Record set:
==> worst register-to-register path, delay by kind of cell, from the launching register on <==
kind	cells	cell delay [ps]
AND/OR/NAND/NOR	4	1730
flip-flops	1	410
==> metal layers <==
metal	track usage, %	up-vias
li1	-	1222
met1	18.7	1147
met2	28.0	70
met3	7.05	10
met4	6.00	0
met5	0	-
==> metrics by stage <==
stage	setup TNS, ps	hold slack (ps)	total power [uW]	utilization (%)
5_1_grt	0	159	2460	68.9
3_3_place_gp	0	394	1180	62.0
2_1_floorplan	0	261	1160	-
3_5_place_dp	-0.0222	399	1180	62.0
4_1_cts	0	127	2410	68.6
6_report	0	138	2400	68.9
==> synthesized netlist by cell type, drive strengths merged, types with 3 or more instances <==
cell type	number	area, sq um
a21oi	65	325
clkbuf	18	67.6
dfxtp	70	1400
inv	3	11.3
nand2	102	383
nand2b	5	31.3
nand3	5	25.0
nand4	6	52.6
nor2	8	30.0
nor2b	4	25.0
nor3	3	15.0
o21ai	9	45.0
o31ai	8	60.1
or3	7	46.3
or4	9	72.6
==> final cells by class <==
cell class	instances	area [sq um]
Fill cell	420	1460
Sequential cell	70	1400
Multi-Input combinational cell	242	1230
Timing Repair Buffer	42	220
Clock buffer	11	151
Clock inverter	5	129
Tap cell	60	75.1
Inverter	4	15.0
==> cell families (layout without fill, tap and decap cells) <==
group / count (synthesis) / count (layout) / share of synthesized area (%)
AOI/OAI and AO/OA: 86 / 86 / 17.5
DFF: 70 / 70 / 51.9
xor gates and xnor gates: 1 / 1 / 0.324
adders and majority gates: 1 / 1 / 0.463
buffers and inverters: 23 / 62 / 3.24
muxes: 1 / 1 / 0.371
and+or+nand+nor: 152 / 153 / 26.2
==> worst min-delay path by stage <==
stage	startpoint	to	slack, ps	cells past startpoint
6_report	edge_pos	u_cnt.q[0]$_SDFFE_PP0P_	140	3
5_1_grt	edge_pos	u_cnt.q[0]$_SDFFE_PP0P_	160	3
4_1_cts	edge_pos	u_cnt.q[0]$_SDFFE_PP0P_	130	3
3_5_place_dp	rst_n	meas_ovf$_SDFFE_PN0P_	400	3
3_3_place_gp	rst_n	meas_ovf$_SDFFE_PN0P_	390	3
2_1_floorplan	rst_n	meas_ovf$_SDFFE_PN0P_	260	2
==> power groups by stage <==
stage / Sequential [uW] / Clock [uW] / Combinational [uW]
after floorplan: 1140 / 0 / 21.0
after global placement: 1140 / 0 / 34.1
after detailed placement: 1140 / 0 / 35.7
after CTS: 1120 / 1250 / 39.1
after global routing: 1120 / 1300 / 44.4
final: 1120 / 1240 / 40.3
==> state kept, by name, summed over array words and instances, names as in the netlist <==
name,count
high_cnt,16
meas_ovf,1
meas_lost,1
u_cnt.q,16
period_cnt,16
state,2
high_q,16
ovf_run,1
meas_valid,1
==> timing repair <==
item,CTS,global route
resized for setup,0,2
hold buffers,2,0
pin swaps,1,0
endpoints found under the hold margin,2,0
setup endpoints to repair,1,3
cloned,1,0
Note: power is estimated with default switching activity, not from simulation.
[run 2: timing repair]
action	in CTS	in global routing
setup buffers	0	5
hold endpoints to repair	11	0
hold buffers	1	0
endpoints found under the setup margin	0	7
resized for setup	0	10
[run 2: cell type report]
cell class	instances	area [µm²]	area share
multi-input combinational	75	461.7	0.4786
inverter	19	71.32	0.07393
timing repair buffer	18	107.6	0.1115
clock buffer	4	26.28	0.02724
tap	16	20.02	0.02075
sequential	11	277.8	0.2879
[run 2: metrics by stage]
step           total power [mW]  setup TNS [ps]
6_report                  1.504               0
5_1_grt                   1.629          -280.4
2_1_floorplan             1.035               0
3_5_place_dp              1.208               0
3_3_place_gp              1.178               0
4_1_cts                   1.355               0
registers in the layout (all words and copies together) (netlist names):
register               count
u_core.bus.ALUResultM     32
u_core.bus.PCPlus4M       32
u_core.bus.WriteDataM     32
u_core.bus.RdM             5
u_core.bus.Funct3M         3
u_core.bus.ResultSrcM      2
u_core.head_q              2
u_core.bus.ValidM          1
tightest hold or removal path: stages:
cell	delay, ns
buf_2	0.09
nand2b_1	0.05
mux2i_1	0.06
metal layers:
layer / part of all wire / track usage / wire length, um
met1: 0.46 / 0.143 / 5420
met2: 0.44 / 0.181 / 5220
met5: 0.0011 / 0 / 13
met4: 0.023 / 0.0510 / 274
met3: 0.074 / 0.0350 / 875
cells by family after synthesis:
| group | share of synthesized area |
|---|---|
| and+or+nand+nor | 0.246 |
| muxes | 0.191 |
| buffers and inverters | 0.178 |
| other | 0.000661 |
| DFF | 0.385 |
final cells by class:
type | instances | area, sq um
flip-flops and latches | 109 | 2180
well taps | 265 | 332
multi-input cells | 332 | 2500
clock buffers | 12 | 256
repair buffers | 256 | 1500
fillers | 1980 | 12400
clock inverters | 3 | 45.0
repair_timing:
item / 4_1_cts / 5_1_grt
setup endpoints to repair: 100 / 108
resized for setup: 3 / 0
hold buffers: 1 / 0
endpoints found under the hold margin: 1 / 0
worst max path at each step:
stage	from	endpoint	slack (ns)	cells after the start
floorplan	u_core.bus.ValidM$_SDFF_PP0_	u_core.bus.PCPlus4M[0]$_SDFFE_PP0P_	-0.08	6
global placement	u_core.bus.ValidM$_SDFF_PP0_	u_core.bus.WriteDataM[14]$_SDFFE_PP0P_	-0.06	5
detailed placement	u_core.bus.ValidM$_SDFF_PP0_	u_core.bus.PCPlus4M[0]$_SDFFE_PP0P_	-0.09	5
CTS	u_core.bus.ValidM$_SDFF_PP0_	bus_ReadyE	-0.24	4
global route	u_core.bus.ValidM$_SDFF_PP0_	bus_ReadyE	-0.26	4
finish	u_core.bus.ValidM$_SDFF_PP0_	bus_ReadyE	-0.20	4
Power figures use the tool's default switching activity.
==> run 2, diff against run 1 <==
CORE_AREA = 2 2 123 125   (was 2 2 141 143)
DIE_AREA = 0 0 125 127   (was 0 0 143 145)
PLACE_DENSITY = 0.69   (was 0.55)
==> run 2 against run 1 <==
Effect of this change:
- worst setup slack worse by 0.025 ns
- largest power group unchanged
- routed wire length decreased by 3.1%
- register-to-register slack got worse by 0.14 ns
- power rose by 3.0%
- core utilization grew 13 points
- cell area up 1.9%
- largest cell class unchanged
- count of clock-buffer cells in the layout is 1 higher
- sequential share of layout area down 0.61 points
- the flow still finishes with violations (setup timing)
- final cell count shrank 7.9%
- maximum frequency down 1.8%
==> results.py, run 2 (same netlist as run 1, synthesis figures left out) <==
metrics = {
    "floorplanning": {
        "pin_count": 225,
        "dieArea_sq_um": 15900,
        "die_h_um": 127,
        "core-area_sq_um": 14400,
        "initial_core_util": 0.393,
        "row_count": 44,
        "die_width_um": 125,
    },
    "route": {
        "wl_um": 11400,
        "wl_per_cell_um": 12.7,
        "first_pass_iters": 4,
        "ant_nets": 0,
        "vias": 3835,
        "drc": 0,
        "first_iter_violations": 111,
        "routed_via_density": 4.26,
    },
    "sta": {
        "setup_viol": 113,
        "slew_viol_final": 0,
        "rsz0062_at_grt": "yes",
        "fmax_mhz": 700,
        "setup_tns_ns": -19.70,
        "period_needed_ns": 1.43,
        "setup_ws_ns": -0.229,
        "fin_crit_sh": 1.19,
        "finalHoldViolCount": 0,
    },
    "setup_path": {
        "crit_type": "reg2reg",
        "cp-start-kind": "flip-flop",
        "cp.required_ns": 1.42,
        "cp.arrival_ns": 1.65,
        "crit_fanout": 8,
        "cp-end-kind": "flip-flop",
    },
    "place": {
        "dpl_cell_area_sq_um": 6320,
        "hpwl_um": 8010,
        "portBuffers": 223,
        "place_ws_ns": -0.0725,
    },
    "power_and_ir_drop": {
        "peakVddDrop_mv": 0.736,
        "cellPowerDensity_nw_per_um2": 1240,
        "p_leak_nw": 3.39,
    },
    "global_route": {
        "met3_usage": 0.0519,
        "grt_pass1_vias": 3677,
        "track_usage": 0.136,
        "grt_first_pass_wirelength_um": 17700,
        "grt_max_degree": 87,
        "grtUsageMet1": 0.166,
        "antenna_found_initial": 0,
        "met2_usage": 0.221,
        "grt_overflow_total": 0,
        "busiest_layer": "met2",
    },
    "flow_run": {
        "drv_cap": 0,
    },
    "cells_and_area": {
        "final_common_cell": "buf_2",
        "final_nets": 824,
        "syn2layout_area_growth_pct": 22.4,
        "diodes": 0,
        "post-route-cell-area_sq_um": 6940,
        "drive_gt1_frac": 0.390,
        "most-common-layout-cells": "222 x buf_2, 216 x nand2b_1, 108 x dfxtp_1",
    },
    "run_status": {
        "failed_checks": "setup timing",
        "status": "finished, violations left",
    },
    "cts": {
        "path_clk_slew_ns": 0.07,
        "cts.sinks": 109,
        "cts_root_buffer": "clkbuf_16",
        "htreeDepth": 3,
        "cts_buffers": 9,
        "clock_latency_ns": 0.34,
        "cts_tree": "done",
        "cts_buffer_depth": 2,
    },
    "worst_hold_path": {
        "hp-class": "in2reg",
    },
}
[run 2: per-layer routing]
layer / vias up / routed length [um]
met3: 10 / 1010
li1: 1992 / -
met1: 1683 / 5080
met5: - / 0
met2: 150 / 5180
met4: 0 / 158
File: config.mk
export PLATFORM = sky130hd
export DESIGN_NAME = vga_timing_gen
export DESIGN_NICKNAME = d
export VERILOG_FILES = /design/src/rtl/vga_timing_gen.sv
export SDC_FILE = /design/constraint.sdc
export NUM_CORES = 1
export LEC_CHECK = 0
export CAP_MARGIN = 20
export CELL_PAD_IN_SITES_DETAIL_PLACEMENT = 2
export CELL_PAD_IN_SITES_GLOBAL_PLACEMENT = 2
export CORE_UTILIZATION = 33
export CTS_CLUSTER_DIAMETER = 40
export CTS_CLUSTER_SIZE = 8
export DETAILED_ROUTE_END_ITERATION = 7
export MAX_ROUTING_LAYER = met4
export PLACE_DENSITY_LB_ADDON = 0.1
export SLEW_MARGIN = 20
export SYNTH_ARGS = -nofsm -noshare
export SYNTH_HDL_FRONTEND = slang
export SYNTH_SLANG_ARGS = --single-unit
File: constraint.sdc
create_clock -name clk -period 7.38 [get_ports clk]
set_input_delay 1.107 -clock clk [delete_from_list [all_inputs] [get_ports clk]]
set_output_delay 1.107 -clock clk [all_outputs]
set_load 0.03 [all_outputs]
File: src/rtl/vga_timing_gen.sv
// Parametrised VGA timing generator: pixel/line counters plus registered sync,
// blanking, display-enable and start-of-line/frame strobes, all cycle-aligned.
module vga_timing_gen #(
  parameter int H_ACTIVE  = 800,
  parameter int H_FP      = 40,
  parameter int H_SYNC    = 128,
  parameter int H_BP      = 88,
  parameter int V_ACTIVE  = 600,
  parameter int V_FP      = 1,
  parameter int V_SYNC    = 4,
  parameter int V_BP      = 23,
  parameter bit HSYNC_POL = 1'b1,
  parameter bit VSYNC_POL = 1'b1,
  parameter int CNT_W     = 11
) (
  input  logic             clk,
  input  logic             rst_n,
  input  logic             en,
  output logic [CNT_W-1:0] hcount,
  output logic [CNT_W-1:0] vcount,
  output logic             hsync,
  output logic             vsync,
  output logic             hblnk,
  output logic             vblnk,
  output logic             de,
  output logic             line_start,
  output logic             frame_start
);

  localparam logic [31:0] H_TOTAL = 32'(H_ACTIVE + H_FP + H_SYNC + H_BP);
  localparam logic [31:0] H_ACT   = 32'(H_ACTIVE);
  localparam logic [31:0] H_SS    = 32'(H_ACTIVE + H_FP);
  localparam logic [31:0] H_SE    = 32'(H_ACTIVE + H_FP + H_SYNC);
  localparam logic [31:0] V_TOTAL = 32'(V_ACTIVE + V_FP + V_SYNC + V_BP);
  localparam logic [31:0] V_ACT   = 32'(V_ACTIVE);
  localparam logic [31:0] V_SS    = 32'(V_ACTIVE + V_FP);
  localparam logic [31:0] V_SE    = 32'(V_ACTIVE + V_FP + V_SYNC);

  if (64'(H_TOTAL) > (64'(1) << CNT_W)) begin : g_h_too_big
    $error("vga_timing_gen: H_TOTAL exceeds 2**CNT_W");
  end
  if (64'(V_TOTAL) > (64'(1) << CNT_W)) begin : g_v_too_big
    $error("vga_timing_gen: V_TOTAL exceeds 2**CNT_W");
  end

  logic [CNT_W-1:0] hcount_q, hcount_d, vcount_q, vcount_d;
  logic hsync_q, hsync_d, vsync_q, vsync_d;
  logic hblnk_q, hblnk_d, vblnk_q, vblnk_d, de_q, de_d;
  logic line_start_q, line_start_d, frame_start_q, frame_start_d;

  // Decode is taken from the next-state counts so every level output lines up
  // with the counter value registered on the same edge.
  always_comb begin
    hcount_d      = hcount_q;
    vcount_d      = vcount_q;
    hsync_d       = hsync_q;
    vsync_d       = vsync_q;
    hblnk_d       = hblnk_q;
    vblnk_d       = vblnk_q;
    de_d          = de_q;
    line_start_d  = 1'b0;
    frame_start_d = 1'b0;
    if (en) begin
      if (32'(hcount_q) == H_TOTAL - 32'd1) begin
        hcount_d = '0;
        if (32'(vcount_q) == V_TOTAL - 32'd1) vcount_d = '0;
        else                                  vcount_d = vcount_q + CNT_W'(1);
      end else begin
        hcount_d = hcount_q + CNT_W'(1);
      end
      hblnk_d = 32'(hcount_d) >= H_ACT;
      vblnk_d = 32'(vcount_d) >= V_ACT;
      de_d    = !hblnk_d && !vblnk_d;
      hsync_d = (32'(hcount_d) >= H_SS && 32'(hcount_d) < H_SE) ? HSYNC_POL : !HSYNC_POL;
      vsync_d = (32'(vcount_d) >= V_SS && 32'(vcount_d) < V_SE) ? VSYNC_POL : !VSYNC_POL;
      line_start_d  = (hcount_d == '0);
      frame_start_d = (hcount_d == '0) && (vcount_d == '0);
    end
  end

  always_ff @(posedge clk) begin
    if (!rst_n) begin
      hcount_q      <= '0;
      vcount_q      <= '0;
      hsync_q       <= !HSYNC_POL;
      vsync_q       <= !VSYNC_POL;
      hblnk_q       <= 1'b0;
      vblnk_q       <= 1'b0;
      de_q          <= 1'b1;
      line_start_q  <= 1'b0;
      frame_start_q <= 1'b0;
    end else begin
      hcount_q      <= hcount_d;
      vcount_q      <= vcount_d;
      hsync_q       <= hsync_d;
      vsync_q       <= vsync_d;
      hblnk_q       <= hblnk_d;
      vblnk_q       <= vblnk_d;
      de_q          <= de_d;
      line_start_q  <= line_start_d;
      frame_start_q <= frame_start_d;
    end
  end

  assign hcount      = hcount_q;
  assign vcount      = vcount_q;
  assign hsync       = hsync_q;
  assign vsync       = vsync_q;
  assign hblnk       = hblnk_q;
  assign vblnk       = vblnk_q;
  assign de          = de_q;
  assign line_start  = line_start_q;
  assign frame_start = frame_start_q;

endmodule

==> results.sh, run 1 <==
export IMPL_outcome="finished, final reports clean"
export IMPL_period_needed_ps=2850
export IMPL_cpMaxStageDelayCell="or4_1"
export IMPL_cp_end_kind="register"
export IMPL_slowest_delay_ps=650
export IMPL_initial_core_util=0.352
export IMPL_crit_cells=7
export IMPL_start_kind="register"
export IMPL_internal_power_mw=0.286
export IMPL_ir_worst_vdd_v=0.0000826
export IMPL_die_h_microns=79.8
export IMPL_p_sw_mw=0.0959
export IMPL_crit_path_start="hcount[0]$_SDFFE_PN0P_"
export IMPL_timing_fmax_ghz=0.351
export IMPL_async_flop_share=0
export IMPL_synth_fp_nets=260
export IMPL_die_w_microns=79.8
export IMPL_maxSlewHeadroom=0.471
export IMPL_synth_common_cells="30 x nor2_1, 29 x dfxtp_1, 19 x nand2_1"
export IMPL_avgViaCountPerCell=5.89
export IMPL_dpl_hpwl_microns=4500
export IMPL_synth_most_common_cell="nor2_1"
export IMPL_syn_to_final_growth_pct=19.0
export IMPL_worstMarginPinSlew_ps=792
export IMPL_antenna_found_initial=0
export IMPL_netlist_area_sq_mm=0.00200
export IMPL_yosys_area_top_type="dfxtp_1"
export IMPL_synth_seq_cells=29
export IMPL_finClkSkew_ps=3.43
export IMPL_rsz0062_at_grt="false"
export IMPL_hold_path_class="register to register"
export IMPL_whs_ps=499
export IMPL_period_share=0.386
export IMPL_num_rows=27
export IMPL_path_class="register to register"
export IMPL_synth_edf_count=0
export IMPL_path_max_fanout=7
export IMPL_grtUsageTotal=0.228
export IMPL_r2r_cells=7
export IMPL_clk_pin_slew_ps=60
export IMPL_setup_ws_ps=4530
export IMPL_synth_avg_cell_area_sq_um=7.84
export IMPL_setup_viol=0
export IMPL_routed_wirelength_microns=6480
export IMPL_grt_pass1_wl_microns=10800
export IMPL_syn_inst=255
export IMPL_clkPwrFrac=0.455
export IMPL_reg2reg_to="vsync$_SDFFE_PN0P_"
export IMPL_regToRegSetupSlack_ps=4530
export IMPL_num_io_pins=32
export IMPL_dr_total_vias=2027
export IMPL_die_area_sq_mm=0.00637
export IMPL_fill_cells=681
export IMPL_cts_tree="built"
export IMPL_cts_htree_levels=2
export IMPL_ctsHoldBuffers=0
export IMPL_power_density_mw_per_mm2=161
export IMPL_multi_input_area_sq_mm=0.00125
export IMPL_gp_congestion=0.786
export IMPL_antenna_left=0
export IMPL_io_buffers=31
export IMPL_core_sq_mm=0.00568
export IMPL_timing_setup_tns_ps=0
export IMPL_ff_latch_area_sq_um=581
export IMPL_pwr_share_comb=0.107
export IMPL_timing_rr_start="hcount[0]$_SDFFE_PN0P_"
export IMPL_cts_sinks=29
export IMPL_dpl_worst_slack_ps=4550
export IMPL_yosysSeqAreaShare=0.291
export IMPL_finalHoldViolations=0
export IMPL_cts_buffers=5
export IMPL_cts_root_buffer="clkbuf_8"
export IMPL_ys_top_cells_by_area="dfxtp_1 29%, nor2_1 5.6%, o21ai_0 4.0%"
export IMPL_leakagePower_nw=0.768
export IMPL_dp_cells=336
export IMPL_first_pass_iters=4
export IMPL_ys_warn_count=0
export IMPL_insertion_delay_ps=280
export IMPL_cp_cell_sequence="ha_1 -> nand4_1 -> or4_1 -> o21a_1 -> nor3b_1 -> nand2_1 -> o31ai_2"
export IMPL_cts_resized_gates=0
export IMPL_layout_drive_gt1_share=0.0772
export IMPL_n_antenna_cell=0
export IMPL_wl_per_cell_microns=18.8
export IMPL_critPathTopFamily="simple AND/OR/NAND/NOR gates"
export IMPL_cp_required_ps=7570
export IMPL_slew_violations=0
export IMPL_seqPwrFrac=0.438
export IMPL_clk_path_buf_depth=2
export IMPL_synth_main_ff_cell="dfxtp_1"
export IMPL_drt_initial_drc_count=59
export IMPL_instances_no_fill=344
export IMPL_endpoint="vsync$_SDFFE_PN0P_"
export IMPL_grt_pass1_vias=2066
export IMPL_synth_top_area_frac=0.291
export IMPL_cts_setup_buffers=0
export IMPL_nNetsFinal=276
export IMPL_crit_buf_inv=0
export IMPL_grt_max_degree=37
export IMPL_cp_data_arrival_time_ps=3040
export IMPL_yosys_cell_types_count=58
export IMPL_swShare=0.251
export IMPL_drv_cap=0
export IMPL_grt_ovfl_total=0
export IMPL_drc_errors=0
kinds of logic after synthesis:
| group | after synthesis | share of synthesized area |
|---|---|---|
| buffers and inverters | 28 | 0.0839 |
| multiplexers | 3 | 0.0150 |
| XOR/XNOR | 14 | 0.0614 |
| adder cells (fa/ha/maj) | 2 | 0.0125 |
| AND/OR/NAND/NOR | 115 | 0.323 |
| AO/OA/AOI/OAI | 64 | 0.214 |
| flip-flops | 29 | 0.291 |
state kept, by name, summed over array words and instances, names as in the netlist:
| name | count |
|---|---|
| vblnk | 1 |
| line_start | 1 |
| frame_start | 1 |
| hcount | 11 |
| vsync | 1 |
| vcount | 11 |
| de | 1 |
| hblnk | 1 |
| hsync | 1 |
area by class of cell:
class / count / share of cell area
Timing Repair Buffer: 33 / 0.137
Inverter: 4 / 0.00632
Sequential cell: 29 / 0.244
Tap cell: 72 / 0.0379
Clock buffer: 7 / 0.0363
Multi-Input combinational cell: 198 / 0.526
Clock inverter: 1 / 0.0126
layout by cell type, fill, tap and decap left out, drive strengths merged, types with 3 or more instances in the layout:
cell type / count
a211oi: 9
mux2i: 3
nand3: 13
xor2: 7
nand2: 19
nor4: 5
nand4: 8
o21ai: 16
nand3b: 3
nor2: 30
inv: 4
clkbuf: 7
a31oi: 6
clkdlybuf4s50: 31
nor4b: 3
and2: 4
a21oi: 12
dfxtp: 29
and3: 4
o21a: 3
xnor2: 7
nor3: 7
how the worst min path moves through the flow:
stage	startpoint	endpoint	depth (start not counted)
after floorplan	hsync$_SDFFE_PN0P_	hsync$_SDFFE_PN0P_	2
after global placement	hsync$_SDFFE_PN0P_	hsync$_SDFFE_PN0P_	2
after detailed placement	hsync$_SDFFE_PN0P_	hsync$_SDFFE_PN0P_	2
after CTS	hsync$_SDFFE_PN0P_	hsync$_SDFFE_PN0P_	2
after global routing	hsync$_SDFFE_PN0P_	hsync$_SDFFE_PN0P_	2
final	hsync$_SDFFE_PN0P_	hsync$_SDFFE_PN0P_	2
power by group through the flow:
| stage | registers, mW | clock network [mW] | logic, mW |
|---|---|---|---|
| detailed placement | 0.171 | 0 | 0.0412 |
| floorplan | 0.176 | 0 | 0.0220 |
| finish | 0.167 | 0.174 | 0.0408 |
| global placement | 0.171 | 0 | 0.0403 |
| global route | 0.168 | 0.188 | 0.0442 |
| CTS | 0.167 | 0.180 | 0.0412 |
through the flow:
step	power [mW]	utilization	area, sq um
after detailed placement	0.212	0.398	2260
final	0.382	0.419	2380
after CTS	0.388	0.419	2380
after global placement	0.211	0.398	2260
after floorplan	0.198	-	2000
after global routing	0.400	0.419	2380
tightest hold or removal path, delay by kind of cell, from the launching register on:
| family | cells | cell delay (ps) |
|---|---|---|
| flip-flops | 1 | 320 |
| AO/OA/AOI/OAI | 1 | 60 |
| AND/OR/NAND/NOR | 1 | 80 |
per-layer routing:
layer	track usage	wire length, microns	vias to the layer above
met1	0.313	3350	1003
met4	0.0679	89	0
met2	0.336	2830	36
met3	0.0434	209	15
met5	-	0	-
li1	-	-	973
Note: power is estimated with default switching activity, not from simulation.
==> run 2, diff against run 1 <==
CORE_UTILIZATION = 28   (was 33)
clock period = 2.4 ns   (was 7.38 ns; I/O delays follow)
==> run 2 against run 1 <==
Net effect:
- critical path depth down 1
- power rose to 2.9 times the previous value
- fmax up 20%
- utilization down 0.51 points
- worst hold slack better by 15 ps
- critical endpoint is now frame_start$_SDFF_PN0_
- largest power group is now sequential cells
- highest routed layer unchanged
## config.mk

```make
export PLATFORM = sky130hd
export DESIGN_NAME = spi_dac_tx_flat
export DESIGN_NICKNAME = d
export VERILOG_FILES = /design/src/rtl/spi_dac_tx_if.sv /design/src/rtl/spi_dac_tx.sv /design/src/flat_wrapper.sv
export SDC_FILE = /design/constraint.sdc
export NUM_CORES = 1
export LEC_CHECK = 0
export CAP_MARGIN = 20
export CORE_AREA = 2 2 126 67
export DETAILED_ROUTE_END_ITERATION = 6
export DIE_AREA = 0 0 128 69
export PLACE_DENSITY_LB_ADDON = 0.25
export SLEW_MARGIN = 10
export SYNTH_ARGS = -nofsm -noshare
export SYNTH_HDL_FRONTEND = slang
export SYNTH_SLANG_ARGS = --single-unit
export TNS_END_PERCENT = 30
```

## constraint.sdc

```tcl
create_clock -name clk -period 2.2 [get_ports clk]
set_input_delay 0.44 -clock clk [delete_from_list [all_inputs] [get_ports clk]]
set_output_delay 0.44 -clock clk [all_outputs]
set_load 0.05 [all_outputs]
```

What to produce: The lines in the records above that include the word "metrics" must be copied out.

Output of the task:
==> metrics by stage <==
[run 2: metrics by stage]
metrics = {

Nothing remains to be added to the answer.